▶ [EXERCISE DIRECTIONS]:
The data needs to be returned in full, exactly as it reads.

Stored entries:

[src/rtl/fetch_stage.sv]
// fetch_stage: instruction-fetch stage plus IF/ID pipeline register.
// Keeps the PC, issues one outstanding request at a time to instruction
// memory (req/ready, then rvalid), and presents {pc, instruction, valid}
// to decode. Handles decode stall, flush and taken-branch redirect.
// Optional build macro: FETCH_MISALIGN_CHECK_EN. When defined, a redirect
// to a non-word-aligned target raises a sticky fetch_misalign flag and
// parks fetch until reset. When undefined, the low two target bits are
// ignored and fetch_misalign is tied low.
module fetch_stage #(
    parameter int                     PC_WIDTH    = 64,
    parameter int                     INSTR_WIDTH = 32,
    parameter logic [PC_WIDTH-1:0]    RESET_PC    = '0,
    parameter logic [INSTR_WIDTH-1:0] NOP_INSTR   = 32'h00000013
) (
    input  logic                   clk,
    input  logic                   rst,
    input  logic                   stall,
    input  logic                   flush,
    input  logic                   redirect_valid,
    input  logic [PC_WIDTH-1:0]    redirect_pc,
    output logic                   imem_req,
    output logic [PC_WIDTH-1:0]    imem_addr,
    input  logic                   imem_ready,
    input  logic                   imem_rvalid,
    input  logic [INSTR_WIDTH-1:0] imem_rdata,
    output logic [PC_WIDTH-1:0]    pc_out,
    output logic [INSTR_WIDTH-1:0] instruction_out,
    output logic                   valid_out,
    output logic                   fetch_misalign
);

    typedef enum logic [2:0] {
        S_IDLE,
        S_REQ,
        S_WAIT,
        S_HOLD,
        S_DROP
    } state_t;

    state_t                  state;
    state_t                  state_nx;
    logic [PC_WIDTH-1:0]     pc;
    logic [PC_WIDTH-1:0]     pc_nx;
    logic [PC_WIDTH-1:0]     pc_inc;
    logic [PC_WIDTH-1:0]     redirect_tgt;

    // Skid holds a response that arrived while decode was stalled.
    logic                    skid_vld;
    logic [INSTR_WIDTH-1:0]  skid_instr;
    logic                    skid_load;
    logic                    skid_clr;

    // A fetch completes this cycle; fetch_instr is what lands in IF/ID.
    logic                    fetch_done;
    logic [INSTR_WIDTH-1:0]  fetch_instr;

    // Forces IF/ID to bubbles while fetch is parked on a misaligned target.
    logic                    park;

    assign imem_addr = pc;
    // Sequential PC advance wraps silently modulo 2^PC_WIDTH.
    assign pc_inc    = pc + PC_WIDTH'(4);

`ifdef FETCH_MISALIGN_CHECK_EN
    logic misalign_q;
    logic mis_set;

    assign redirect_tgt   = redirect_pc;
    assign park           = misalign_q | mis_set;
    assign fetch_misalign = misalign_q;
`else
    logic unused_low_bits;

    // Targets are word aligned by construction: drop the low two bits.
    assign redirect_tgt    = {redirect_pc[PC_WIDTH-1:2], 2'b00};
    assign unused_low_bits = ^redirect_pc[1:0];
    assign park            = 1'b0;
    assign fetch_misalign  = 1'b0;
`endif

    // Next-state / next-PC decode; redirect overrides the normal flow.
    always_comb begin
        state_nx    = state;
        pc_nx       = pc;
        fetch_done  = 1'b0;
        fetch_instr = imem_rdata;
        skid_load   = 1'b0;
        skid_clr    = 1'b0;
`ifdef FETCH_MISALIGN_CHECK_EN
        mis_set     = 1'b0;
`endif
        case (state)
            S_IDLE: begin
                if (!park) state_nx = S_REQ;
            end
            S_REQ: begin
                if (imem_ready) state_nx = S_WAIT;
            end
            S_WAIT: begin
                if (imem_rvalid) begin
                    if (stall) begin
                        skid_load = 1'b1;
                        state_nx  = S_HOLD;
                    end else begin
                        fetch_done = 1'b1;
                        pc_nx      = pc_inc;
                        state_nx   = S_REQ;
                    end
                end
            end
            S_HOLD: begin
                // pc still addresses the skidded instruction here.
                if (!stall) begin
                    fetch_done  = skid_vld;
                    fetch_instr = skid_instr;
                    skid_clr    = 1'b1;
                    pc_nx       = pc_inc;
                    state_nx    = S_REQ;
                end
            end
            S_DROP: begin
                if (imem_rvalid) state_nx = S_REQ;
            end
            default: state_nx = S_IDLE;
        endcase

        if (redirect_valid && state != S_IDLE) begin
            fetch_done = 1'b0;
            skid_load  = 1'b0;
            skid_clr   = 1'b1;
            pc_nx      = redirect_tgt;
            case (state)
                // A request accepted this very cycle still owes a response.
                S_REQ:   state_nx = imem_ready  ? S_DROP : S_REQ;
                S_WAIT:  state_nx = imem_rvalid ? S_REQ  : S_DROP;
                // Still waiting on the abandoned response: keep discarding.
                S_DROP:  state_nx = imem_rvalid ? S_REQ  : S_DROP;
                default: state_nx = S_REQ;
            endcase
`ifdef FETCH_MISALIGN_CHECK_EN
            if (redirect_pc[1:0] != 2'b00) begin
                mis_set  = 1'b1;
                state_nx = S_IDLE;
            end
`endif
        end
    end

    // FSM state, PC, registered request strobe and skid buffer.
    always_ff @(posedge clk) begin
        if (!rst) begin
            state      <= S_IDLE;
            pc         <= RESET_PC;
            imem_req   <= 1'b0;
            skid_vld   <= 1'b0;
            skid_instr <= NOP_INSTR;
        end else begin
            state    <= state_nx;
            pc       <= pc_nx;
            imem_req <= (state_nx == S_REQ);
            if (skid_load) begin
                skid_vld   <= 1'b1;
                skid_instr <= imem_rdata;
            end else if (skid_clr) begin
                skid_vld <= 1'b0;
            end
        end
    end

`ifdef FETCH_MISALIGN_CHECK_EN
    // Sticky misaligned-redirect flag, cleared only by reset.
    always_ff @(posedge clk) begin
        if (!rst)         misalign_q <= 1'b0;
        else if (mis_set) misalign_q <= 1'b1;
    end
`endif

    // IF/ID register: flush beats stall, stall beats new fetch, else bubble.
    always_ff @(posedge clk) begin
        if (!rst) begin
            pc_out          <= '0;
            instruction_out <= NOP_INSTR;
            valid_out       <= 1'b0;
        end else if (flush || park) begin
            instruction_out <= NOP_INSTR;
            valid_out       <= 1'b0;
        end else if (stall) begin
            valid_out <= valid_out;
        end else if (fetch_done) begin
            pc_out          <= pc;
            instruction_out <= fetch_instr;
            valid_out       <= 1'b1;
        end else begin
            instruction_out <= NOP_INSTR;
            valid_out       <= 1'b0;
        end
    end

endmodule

▶ [RESPONSE AREA]:
[src/rtl/fetch_stage.sv]
// fetch_stage: instruction-fetch stage plus IF/ID pipeline register.
// Keeps the PC, issues one outstanding request at a time to instruction
// memory (req/ready, then rvalid), and presents {pc, instruction, valid}
// to decode. Handles decode stall, flush and taken-branch redirect.
// Optional build macro: FETCH_MISALIGN_CHECK_EN. When defined, a redirect
// to a non-word-aligned target raises a sticky fetch_misalign flag and
// parks fetch until reset. When undefined, the low two target bits are
// ignored and fetch_misalign is tied low.
module fetch_stage #(
    parameter int                     PC_WIDTH    = 64,
    parameter int                     INSTR_WIDTH = 32,
    parameter logic [PC_WIDTH-1:0]    RESET_PC    = '0,
    parameter logic [INSTR_WIDTH-1:0] NOP_INSTR   = 32'h00000013
) (
    input  logic                   clk,
    input  logic                   rst,
    input  logic                   stall,
    input  logic                   flush,
    input  logic                   redirect_valid,
    input  logic [PC_WIDTH-1:0]    redirect_pc,
    output logic                   imem_req,
    output logic [PC_WIDTH-1:0]    imem_addr,
    input  logic                   imem_ready,
    input  logic                   imem_rvalid,
    input  logic [INSTR_WIDTH-1:0] imem_rdata,
    output logic [PC_WIDTH-1:0]    pc_out,
    output logic [INSTR_WIDTH-1:0] instruction_out,
    output logic                   valid_out,
    output logic                   fetch_misalign
);

    typedef enum logic [2:0] {
        S_IDLE,
        S_REQ,
        S_WAIT,
        S_HOLD,
        S_DROP
    } state_t;

    state_t                  state;
    state_t                  state_nx;
    logic [PC_WIDTH-1:0]     pc;
    logic [PC_WIDTH-1:0]     pc_nx;
    logic [PC_WIDTH-1:0]     pc_inc;
    logic [PC_WIDTH-1:0]     redirect_tgt;

    // Skid holds a response that arrived while decode was stalled.
    logic                    skid_vld;
    logic [INSTR_WIDTH-1:0]  skid_instr;
    logic                    skid_load;
    logic                    skid_clr;

    // A fetch completes this cycle; fetch_instr is what lands in IF/ID.
    logic                    fetch_done;
    logic [INSTR_WIDTH-1:0]  fetch_instr;

    // Forces IF/ID to bubbles while fetch is parked on a misaligned target.
    logic                    park;

    assign imem_addr = pc;
    // Sequential PC advance wraps silently modulo 2^PC_WIDTH.
    assign pc_inc    = pc + PC_WIDTH'(4);

`ifdef FETCH_MISALIGN_CHECK_EN
    logic misalign_q;
    logic mis_set;

    assign redirect_tgt   = redirect_pc;
    assign park           = misalign_q | mis_set;
    assign fetch_misalign = misalign_q;
`else
    logic unused_low_bits;

    // Targets are word aligned by construction: drop the low two bits.
    assign redirect_tgt    = {redirect_pc[PC_WIDTH-1:2], 2'b00};
    assign unused_low_bits = ^redirect_pc[1:0];
    assign park            = 1'b0;
    assign fetch_misalign  = 1'b0;
`endif

    // Next-state / next-PC decode; redirect overrides the normal flow.
    always_comb begin
        state_nx    = state;
        pc_nx       = pc;
        fetch_done  = 1'b0;
        fetch_instr = imem_rdata;
        skid_load   = 1'b0;
        skid_clr    = 1'b0;
`ifdef FETCH_MISALIGN_CHECK_EN
        mis_set     = 1'b0;
`endif
        case (state)
            S_IDLE: begin
                if (!park) state_nx = S_REQ;
            end
            S_REQ: begin
                if (imem_ready) state_nx = S_WAIT;
            end
            S_WAIT: begin
                if (imem_rvalid) begin
                    if (stall) begin
                        skid_load = 1'b1;
                        state_nx  = S_HOLD;
                    end else begin
                        fetch_done = 1'b1;
                        pc_nx      = pc_inc;
                        state_nx   = S_REQ;
                    end
                end
            end
            S_HOLD: begin
                // pc still addresses the skidded instruction here.
                if (!stall) begin
                    fetch_done  = skid_vld;
                    fetch_instr = skid_instr;
                    skid_clr    = 1'b1;
                    pc_nx       = pc_inc;
                    state_nx    = S_REQ;
                end
            end
            S_DROP: begin
                if (imem_rvalid) state_nx = S_REQ;
            end
            default: state_nx = S_IDLE;
        endcase

        if (redirect_valid && state != S_IDLE) begin
            fetch_done = 1'b0;
            skid_load  = 1'b0;
            skid_clr   = 1'b1;
            pc_nx      = redirect_tgt;
            case (state)
                // A request accepted this very cycle still owes a response.
                S_REQ:   state_nx = imem_ready  ? S_DROP : S_REQ;
                S_WAIT:  state_nx = imem_rvalid ? S_REQ  : S_DROP;
                // Still waiting on the abandoned response: keep discarding.
                S_DROP:  state_nx = imem_rvalid ? S_REQ  : S_DROP;
                default: state_nx = S_REQ;
            endcase
`ifdef FETCH_MISALIGN_CHECK_EN
            if (redirect_pc[1:0] != 2'b00) begin
                mis_set  = 1'b1;
                state_nx = S_IDLE;
            end
`endif
        end
    end

    // FSM state, PC, registered request strobe and skid buffer.
    always_ff @(posedge clk) begin
        if (!rst) begin
            state      <= S_IDLE;
            pc         <= RESET_PC;
            imem_req   <= 1'b0;
            skid_vld   <= 1'b0;
            skid_instr <= NOP_INSTR;
        end else begin
            state    <= state_nx;
            pc       <= pc_nx;
            imem_req <= (state_nx == S_REQ);
            if (skid_load) begin
                skid_vld   <= 1'b1;
                skid_instr <= imem_rdata;
            end else if (skid_clr) begin
                skid_vld <= 1'b0;
            end
        end
    end

`ifdef FETCH_MISALIGN_CHECK_EN
    // Sticky misaligned-redirect flag, cleared only by reset.
    always_ff @(posedge clk) begin
        if (!rst)         misalign_q <= 1'b0;
        else if (mis_set) misalign_q <= 1'b1;
    end
`endif

    // IF/ID register: flush beats stall, stall beats new fetch, else bubble.
    always_ff @(posedge clk) begin
        if (!rst) begin
            pc_out          <= '0;
            instruction_out <= NOP_INSTR;
            valid_out       <= 1'b0;
        end else if (flush || park) begin
            instruction_out <= NOP_INSTR;
            valid_out       <= 1'b0;
        end else if (stall) begin
            valid_out <= valid_out;
        end else if (fetch_done) begin
            pc_out          <= pc;
            instruction_out <= fetch_instr;
            valid_out       <= 1'b1;
        end else begin
            instruction_out <= NOP_INSTR;
            valid_out       <= 1'b0;
        end
    end

endmodule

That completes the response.